Attempts to end the conflict were futile, countless ceasefires and peace deal were broken and the first power-sharing agreement in 2015 between Kiir’s government and Machar’s opposition failed. 

Machar was forced to flee the country on foot when renewed clashes erupted in the capital, Juba, in 2016, expanding the war to the south. A second peace deal signed in 2018 has largely held, with warring parties forming a coalition government last year – and Kiir and Machar trying for a third time to run the country.

But while large-scale conflict  has subsided, intercommunal clashes continue and key parts of the peace deal have yet to be implemented, notably a unified national army combining opposition and government forces.

Thousands of soldiers languish in cantonment sites awaiting training or graduation across the country, while fractions have emerged within Kiir and Machar’s parties plus other political parties.

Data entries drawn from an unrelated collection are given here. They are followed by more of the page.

===== src/rtl/onehot_pkg.sv =====
// Shared constants for the one-hot constant mux and its inverse encoder.
// Both ends read TABLE from here so they can never disagree.
package onehot_pkg;

    localparam int N_DEFAULT = 4;
    localparam int W_DEFAULT = 8;

    localparam int TBL_N    = 4;
    localparam int TBL_W    = 5;
    localparam int SEXT_MAX = 32;

    // -3, -5, -7, -11 as 5-bit two's complement
    localparam logic [TBL_W-1:0] TABLE [TBL_N] = '{5'h1D, 5'h1B, 5'h19, 5'h15};

    typedef enum logic [1:0] {
        IDLE,
        SEARCH,
        DONE
    } state_e;

    // Entries past the end of TABLE read as zero; callers size the result down.
    function automatic logic [SEXT_MAX-1:0] sextEntry(input int k);
        logic [TBL_W-1:0] e;
        e = '0;
        if (k >= 0 && k < TBL_N) begin
            e = TABLE[k];
        end
        return {{(SEXT_MAX-TBL_W){e[TBL_W-1]}}, e};
    endfunction

endpackage


===== src/rtl/onehot_value_encoder.sv =====
// Finds the one-hot selector that makes the constant mux output a given value,
// scanning the shared table one entry per cycle behind valid/ready handshakes.
module onehot_value_encoder
    import onehot_pkg::*;
#(
    parameter int N  = N_DEFAULT,
    parameter int W  = W_DEFAULT,
    parameter int CW = 8
) (
    input  logic                 clock,
    input  logic                 reset,
    input  logic                 in_valid,
    output logic                 in_ready,
    input  logic signed [W-1:0]  in_value,
    output logic                 out_valid,
    input  logic                 out_ready,
    output logic [N-1:0]         out_sel,
    output logic [$clog2(N)-1:0] out_index,
    output logic                 out_hit,
    output logic [CW-1:0]        miss_count
);

    localparam int IW = $clog2(N);
    localparam logic [IW-1:0] LAST_IDX = IW'(N - 1);

    state_e        state_q, state_d;
    logic [W-1:0]  value_q, value_d;
    logic [IW-1:0] idx_q, idx_d;
    logic [IW-1:0] cmpIdx_q, cmpIdx_d;
    logic          cmpValid_q, cmpValid_d;
    logic          eq_q, eq_d;
    logic [N-1:0]  sel_q, sel_d;
    logic [IW-1:0] index_q, index_d;
    logic          hit_q, hit_d;
    logic [CW-1:0] missCount_q, missCount_d;
    logic [W-1:0]  entryVal;

    assign entryVal = W'(sextEntry(int'(idx_q)));

    // The compare result is registered and judged a cycle later, which keeps
    // the table lookup and equality off the state-decision path.
    always_comb begin
        state_d     = state_q;
        value_d     = value_q;
        idx_d       = idx_q;
        cmpIdx_d    = cmpIdx_q;
        cmpValid_d  = 1'b0;
        eq_d        = eq_q;
        sel_d       = sel_q;
        index_d     = index_q;
        hit_d       = hit_q;
        missCount_d = missCount_q;

        unique case (state_q)
            IDLE: begin
                if (in_valid) begin
                    value_d = in_value;
                    idx_d   = '0;
                    state_d = SEARCH;
                end
            end
            SEARCH: begin
                eq_d       = (value_q == entryVal);
                cmpIdx_d   = idx_q;
                cmpValid_d = 1'b1;
                if (idx_q != LAST_IDX) begin
                    idx_d = idx_q + 1'b1;
                end
                if (cmpValid_q) begin
                    if (eq_q) begin
                        sel_d      = N'(1) << cmpIdx_q;
                        index_d    = cmpIdx_q;
                        hit_d      = 1'b1;
                        cmpValid_d = 1'b0;
                        state_d    = DONE;
                    end else if (cmpIdx_q == LAST_IDX) begin
                        sel_d      = '0;
                        index_d    = '0;
                        hit_d      = 1'b0;
                        cmpValid_d = 1'b0;
                        state_d    = DONE;
                        if (missCount_q != '1) begin
                            missCount_d = missCount_q + 1'b1;
                        end
                    end
                end
            end
            DONE: begin
                if (out_ready) begin
                    state_d = IDLE;
                end
            end
            default: state_d = IDLE;
        endcase
    end

    always_ff @(posedge clock or negedge reset) begin
        if (!reset) begin
            state_q     <= IDLE;
            value_q     <= '0;
            idx_q       <= '0;
            cmpIdx_q    <= '0;
            cmpValid_q  <= 1'b0;
            eq_q        <= 1'b0;
            sel_q       <= '0;
            index_q     <= '0;
            hit_q       <= 1'b0;
            missCount_q <= '0;
        end else begin
            state_q     <= state_d;
            value_q     <= value_d;
            idx_q       <= idx_d;
            cmpIdx_q    <= cmpIdx_d;
            cmpValid_q  <= cmpValid_d;
            eq_q        <= eq_d;
            sel_q       <= sel_d;
            index_q     <= index_d;
            hit_q       <= hit_d;
            missCount_q <= missCount_d;
        end
    end

    assign in_ready   = (state_q == IDLE);
    assign out_valid  = (state_q == DONE);
    assign out_sel    = sel_q;
    assign out_index  = index_q;
    assign out_hit    = hit_q;
    assign miss_count = missCount_q;

endmodule
--- src/rtl/apb_gpio_arb_pkg.sv ---
// apb_gpio_arb_pkg: shared state encoding, default sizes and request type for the APB GPIO arbiter
package apb_gpio_arb_pkg;
  localparam int DEF_NUM_REQ = 4;
  localparam int DEF_ADDR_WIDTH = 12;
  localparam int DEF_DATA_WIDTH = 32;
  localparam int DEF_TIMEOUT_CYCLES = 16;
  typedef enum logic [1:0] {IDLE, SETUP, ACCESS, RESP} state_t;
  typedef struct packed {
    logic write;
    logic [DEF_ADDR_WIDTH-1:0] addr;
    logic [DEF_DATA_WIDTH-1:0] wdata;
  } req_t;
endpackage

--- src/rtl/apb_gpio_rr_arb.sv ---
// apb_gpio_rr_arb: round-robin priority picker starting after the last grant, with its pointer register
module apb_gpio_rr_arb #(
  parameter int NUM_REQ = 4,
  localparam int IW = $clog2(NUM_REQ)
) (
  input  logic clk,
  input  logic rst_n,
  input  logic [NUM_REQ-1:0] req,
  input  logic en,
  output logic [NUM_REQ-1:0] gnt,
  output logic [IW-1:0] idx
);
  logic [IW-1:0] ptr;
  logic found;
  int j;
  always_comb begin
    idx = '0;
    found = 1'b0;
    j = 0;
    for (int k = 1; k <= NUM_REQ; k++) begin
      j = int'(ptr) + k;
      j = j >= NUM_REQ ? j - NUM_REQ : j;
      if (!found && req[IW'(j)]) begin
        found = 1'b1;
        idx = IW'(j);
      end
    end
    gnt = '0;
    gnt[idx] = en && found;
  end
  always_ff @(posedge clk) begin
    if (!rst_n) ptr <= IW'(NUM_REQ - 1);
    else if (en && found) ptr <= idx;
  end
endmodule
File: src/rtl/threshold_table_loader.sv
// threshold_table_loader: writes ceil(C*K) (saturated) for C = 0..VECTOR_WIDTH
// into the comparator's threshold RAM, one entry per cycle, using only an
// accumulator add.
//   clk, rst            : clock, asynchronous active-high reset
//   i_Start, i_Coef     : build request and coefficient K (sampled together)
//   i_Abort             : cancel an in-progress build
//   o_BRAM_Addr/Din     : RAM write address (= C) and entry value
//   o_BRAM_En/WrEn      : RAM enable and write strobe (always equal)
//   o_Busy              : table being written, compare datapath invalid
//   o_Done              : one-cycle pulse after a complete build
module threshold_table_loader
    import threshold_table_loader_pkg::*;
#(
    parameter int VECTOR_WIDTH = 920,
    parameter int FRAC_WIDTH   = 8,
    parameter int COEF_WIDTH   = 16,
    parameter int CNT_WIDTH    = calc_cnt_width(VECTOR_WIDTH)
) (
    input  logic                  clk,
    input  logic                  rst,
    input  logic                  i_Start,
    input  logic [COEF_WIDTH-1:0] i_Coef,
    input  logic                  i_Abort,
    output logic [CNT_WIDTH-1:0]  o_BRAM_Addr,
    output logic [CNT_WIDTH-1:0]  o_BRAM_Din,
    output logic                  o_BRAM_En,
    output logic                  o_BRAM_WrEn,
    output logic                  o_Busy,
    output logic                  o_Done
);
    localparam int ACC_W = CNT_WIDTH + COEF_WIDTH + 1;
    localparam logic [CNT_WIDTH-1:0] LAST_ADDR = CNT_WIDTH'(VECTOR_WIDTH);

    // The address counter must be able to hold VECTOR_WIDTH itself.
    if (VECTOR_WIDTH >= (1 << CNT_WIDTH)) begin : g_bad_width
        $error("VECTOR_WIDTH must be below 2**CNT_WIDTH");
    end

    tl_state_e             state_q, state_d;
    logic [COEF_WIDTH-1:0] coef_q,  coef_d;
    logic [ACC_W-1:0]      acc_q,   acc_d;
    logic [CNT_WIDTH-1:0]  cnt_q,   cnt_d;
    logic                  sat_q,   sat_d;
    logic [CNT_WIDTH-1:0]  addr_q,  addr_d;
    logic [CNT_WIDTH-1:0]  din_q,   din_d;
    logic                  wren_q,  wren_d;
    logic                  busy_q,  busy_d;
    logic                  done_q,  done_d;

    logic [CNT_WIDTH-1:0]  entry;
    logic                  entry_sat;

    ceil_sat_shift #(
        .ACC_W      (ACC_W),
        .FRAC_WIDTH (FRAC_WIDTH),
        .CNT_WIDTH  (CNT_WIDTH)
    ) u_ceil_sat_shift (
        .acc_i   (acc_q),
        .entry_o (entry),
        .sat_o   (entry_sat)
    );

    always_ff @(posedge clk or posedge rst) begin
        if (rst) begin
            state_q <= IDLE;
            coef_q  <= '0;
            acc_q   <= '0;
            cnt_q   <= '0;
            sat_q   <= 1'b0;
            addr_q  <= '0;
            din_q   <= '0;
            wren_q  <= 1'b0;
            busy_q  <= 1'b0;
            done_q  <= 1'b0;
        end else begin
            state_q <= state_d;
            coef_q  <= coef_d;
            acc_q   <= acc_d;
            cnt_q   <= cnt_d;
            sat_q   <= sat_d;
            addr_q  <= addr_d;
            din_q   <= din_d;
            wren_q  <= wren_d;
            busy_q  <= busy_d;
            done_q  <= done_d;
        end
    end

    always_comb begin
        state_d = state_q;
        coef_d  = coef_q;
        acc_d   = acc_q;
        cnt_d   = cnt_q;
        sat_d   = sat_q;
        addr_d  = addr_q;
        din_d   = din_q;
        wren_d  = 1'b0;
        busy_d  = 1'b0;
        done_d  = 1'b0;

        case (state_q)
            IDLE: begin
                // Abort has no meaning here, so Start wins when both are set.
                if (i_Start) begin
                    state_d = WRITE;
                    coef_d  = i_Coef;
                    acc_d   = '0;
                    cnt_d   = '0;
                    sat_d   = 1'b0;
                end
            end
            WRITE: begin
                if (i_Abort) begin
                    state_d = IDLE;
                end else begin
                    addr_d = cnt_q;
                    // ACC only grows, so once saturated every later entry is too.
                    din_d  = (sat_q || entry_sat) ? '1 : entry;
                    sat_d  = sat_q | entry_sat;
                    wren_d = 1'b1;
                    busy_d = 1'b1;
                    acc_d  = acc_q + ACC_W'(coef_q);
                    cnt_d  = cnt_q + 1'b1;
                    if (cnt_q == LAST_ADDR) state_d = DONE;
                end
            end
            DONE: begin
                done_d  = 1'b1;
                state_d = IDLE;
            end
            default: state_d = IDLE;
        endcase
    end

    assign o_BRAM_Addr = addr_q;
    assign o_BRAM_Din  = din_q;
    assign o_BRAM_En   = wren_q;
    assign o_BRAM_WrEn = wren_q;
    assign o_Busy      = busy_q;
    assign o_Done      = done_q;

endmodule
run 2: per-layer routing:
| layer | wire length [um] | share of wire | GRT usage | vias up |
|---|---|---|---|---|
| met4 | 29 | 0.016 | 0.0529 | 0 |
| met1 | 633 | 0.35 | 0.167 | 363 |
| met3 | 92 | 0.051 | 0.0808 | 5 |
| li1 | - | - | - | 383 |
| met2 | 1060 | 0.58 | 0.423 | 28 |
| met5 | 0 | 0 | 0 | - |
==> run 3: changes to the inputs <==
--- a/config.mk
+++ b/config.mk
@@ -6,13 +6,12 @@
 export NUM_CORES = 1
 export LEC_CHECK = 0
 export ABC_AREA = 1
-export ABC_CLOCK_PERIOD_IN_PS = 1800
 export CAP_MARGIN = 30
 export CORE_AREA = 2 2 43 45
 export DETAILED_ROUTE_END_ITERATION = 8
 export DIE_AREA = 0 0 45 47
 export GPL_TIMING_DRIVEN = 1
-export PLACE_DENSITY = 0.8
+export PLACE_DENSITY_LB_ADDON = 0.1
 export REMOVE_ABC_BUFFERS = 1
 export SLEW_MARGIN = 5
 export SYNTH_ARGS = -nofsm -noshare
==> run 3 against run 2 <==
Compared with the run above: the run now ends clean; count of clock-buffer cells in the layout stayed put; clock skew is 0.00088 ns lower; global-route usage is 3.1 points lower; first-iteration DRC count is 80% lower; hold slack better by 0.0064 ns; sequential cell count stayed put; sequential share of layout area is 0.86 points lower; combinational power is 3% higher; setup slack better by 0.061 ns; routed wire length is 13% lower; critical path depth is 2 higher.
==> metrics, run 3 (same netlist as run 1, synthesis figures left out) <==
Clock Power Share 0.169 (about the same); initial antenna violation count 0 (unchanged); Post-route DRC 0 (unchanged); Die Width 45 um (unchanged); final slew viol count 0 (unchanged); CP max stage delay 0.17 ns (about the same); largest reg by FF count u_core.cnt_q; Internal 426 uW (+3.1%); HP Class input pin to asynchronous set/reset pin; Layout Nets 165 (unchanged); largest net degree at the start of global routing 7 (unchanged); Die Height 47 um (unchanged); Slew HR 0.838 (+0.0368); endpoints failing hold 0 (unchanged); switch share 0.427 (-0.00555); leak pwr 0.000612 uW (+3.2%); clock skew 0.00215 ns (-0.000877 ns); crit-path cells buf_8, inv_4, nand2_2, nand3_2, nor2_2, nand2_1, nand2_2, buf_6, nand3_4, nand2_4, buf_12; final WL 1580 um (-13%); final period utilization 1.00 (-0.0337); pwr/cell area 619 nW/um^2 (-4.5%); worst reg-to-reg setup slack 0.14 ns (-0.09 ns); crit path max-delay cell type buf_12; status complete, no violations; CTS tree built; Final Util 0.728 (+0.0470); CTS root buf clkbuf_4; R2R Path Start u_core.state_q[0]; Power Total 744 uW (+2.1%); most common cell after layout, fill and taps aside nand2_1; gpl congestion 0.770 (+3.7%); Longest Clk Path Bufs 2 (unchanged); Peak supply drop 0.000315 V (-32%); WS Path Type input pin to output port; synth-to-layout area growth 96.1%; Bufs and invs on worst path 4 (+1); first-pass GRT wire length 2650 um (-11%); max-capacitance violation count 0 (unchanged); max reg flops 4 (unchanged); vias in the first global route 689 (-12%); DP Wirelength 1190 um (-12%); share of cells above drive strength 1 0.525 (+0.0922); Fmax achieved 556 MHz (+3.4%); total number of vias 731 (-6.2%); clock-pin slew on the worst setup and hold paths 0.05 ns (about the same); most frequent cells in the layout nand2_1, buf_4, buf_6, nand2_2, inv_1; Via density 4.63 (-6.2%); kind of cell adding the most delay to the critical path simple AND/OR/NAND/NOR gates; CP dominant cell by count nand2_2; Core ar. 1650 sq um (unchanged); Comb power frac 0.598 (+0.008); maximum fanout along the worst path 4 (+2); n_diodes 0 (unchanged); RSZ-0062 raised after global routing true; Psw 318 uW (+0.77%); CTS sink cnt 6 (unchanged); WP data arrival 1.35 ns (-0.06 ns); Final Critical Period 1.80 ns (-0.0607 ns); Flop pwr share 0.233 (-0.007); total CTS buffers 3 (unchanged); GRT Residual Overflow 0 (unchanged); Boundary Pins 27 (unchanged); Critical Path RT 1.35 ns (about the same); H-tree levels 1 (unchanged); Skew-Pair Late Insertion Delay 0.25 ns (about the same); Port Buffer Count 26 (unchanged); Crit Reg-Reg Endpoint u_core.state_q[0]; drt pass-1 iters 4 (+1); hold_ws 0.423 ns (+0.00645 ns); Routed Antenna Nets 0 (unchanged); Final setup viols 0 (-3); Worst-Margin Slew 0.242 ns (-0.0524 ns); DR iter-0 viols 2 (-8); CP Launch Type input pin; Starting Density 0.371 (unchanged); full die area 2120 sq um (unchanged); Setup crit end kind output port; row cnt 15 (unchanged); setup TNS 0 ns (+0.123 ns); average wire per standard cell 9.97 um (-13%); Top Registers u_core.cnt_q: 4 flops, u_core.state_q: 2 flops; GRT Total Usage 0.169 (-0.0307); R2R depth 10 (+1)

 The current transitional government was also comprised of former political foes and militias who did not have a united vision for the country. 

The process of integrating both politically and security fractions was fraught. State institutions and systems of accountability were already weak.”

Without clear progress, frustration, disappointment and lack of trust in the government will grow and another fuel violence, say Akot Garang, student's activist.

With the 2018 revitalized peace deal, the polls are scheduled for 2023, but many fed-up South Sudanese have called for the two leaders to resign before that, according to a December report from the country’s National Dialogue Steering Committee, an initiative that gathered civilian views across the country.